:: TASK TO COMPLETE ::
Report, from the records below, every line where the word "export" appears.

Extracted records:
------------------------------------------------

From an optimization exercise on the open Yosys and OpenROAD flow, aimed at small area and a short achievable clock period; shortcuts taken in it are not production practice.
At most, simulation tests tie the RTL to the original design; equivalence was not proved.
Power and IR drop assume default switching activity.

## run 1
==> flow/design.v (excerpt) <==
module smul_q31 (
    input  logic        clk,
    input  logic        reset,
    input  logic        go,
    input  logic [31:0] left,
    input  logic [31:0] right,
    output logic [31:0] out,
    output logic        done
);
Size: roughly 1500 cells after synthesis, ~0.016 mm^2 of cells after synthesis.
export LEC_CHECK = 0
export CAP_MARGIN = 20
export CORE_MARGIN = 2
export CORE_UTILIZATION = 45
export SETUP_SLACK_MARGIN = 2.5
export SLEW_MARGIN = 20
export SYNTH_HIERARCHICAL = 1
export SYNTH_MINIMUM_KEEP_SIZE = 0
create_clock -name core_clock -period 8.0 [get_ports {clk}]
standard.sh (not shown) runs the stock make flow with config.mk's settings and CLKGATE_MAP_FILE= SYNTH_SCRIPT=/design/flow/synth_recipe.tcl, a recipe that flattens the netlist after the stock synthesis.
==> flow/flow/run.sh <==
#!/bin/bash
# The standard synthesis and layout, with two changes to how the layout
# is made:
#  - after synthesis, the Booth selector gates (a22oi) are set to their
#    smallest drive strength (the placement's repair steps resize them again
#    where timing needs it);
#  - the input and output ports are buffered with buf_2 cells rather than
#    the flow's default choice;
#  - after global routing, gates off the critical paths are downsized
#    (ORFS's RECOVER_POWER step).
set -euo pipefail
bash standard.sh synth > synth.log 2>&1
R=orfs/results/sky130hd/smul_q31/base
cat > downsize.tcl <<TCL
read_db $R/1_synth.odb
set db [ord::get_db]
set m1 [\$db findMaster sky130_fd_sc_hd__a22oi_1]
set n 0
foreach inst [[ord::get_db_block] getInsts] {
  if {[[\$inst getMaster] getName] eq "sky130_fd_sc_hd__a22oi_2"} {
    \$inst swapMaster \$m1
    incr n
  }
}
puts "downsized \$n a22oi_2 to a22oi_1"
write_db $R/1_synth.odb
TCL
openroad -no_init -exit downsize.tcl > downsize.log 2>&1
export BUFFER_PORTS_ARGS="-buffer_cell sky130_fd_sc_hd__buf_2"
export RECOVER_POWER=100
bash standard.sh > layout.log 2>&1
Run 1 finished all stages; the layout is clean.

------------------------------------------------

:: OUTPUT FOR THIS TASK ::
export LEC_CHECK = 0
export CAP_MARGIN = 20
export CORE_MARGIN = 2
export CORE_UTILIZATION = 45
export SETUP_SLACK_MARGIN = 2.5
export SLEW_MARGIN = 20
export SYNTH_HIERARCHICAL = 1
export SYNTH_MINIMUM_KEEP_SIZE = 0
export BUFFER_PORTS_ARGS="-buffer_cell sky130_fd_sc_hd__buf_2"
export RECOVER_POWER=100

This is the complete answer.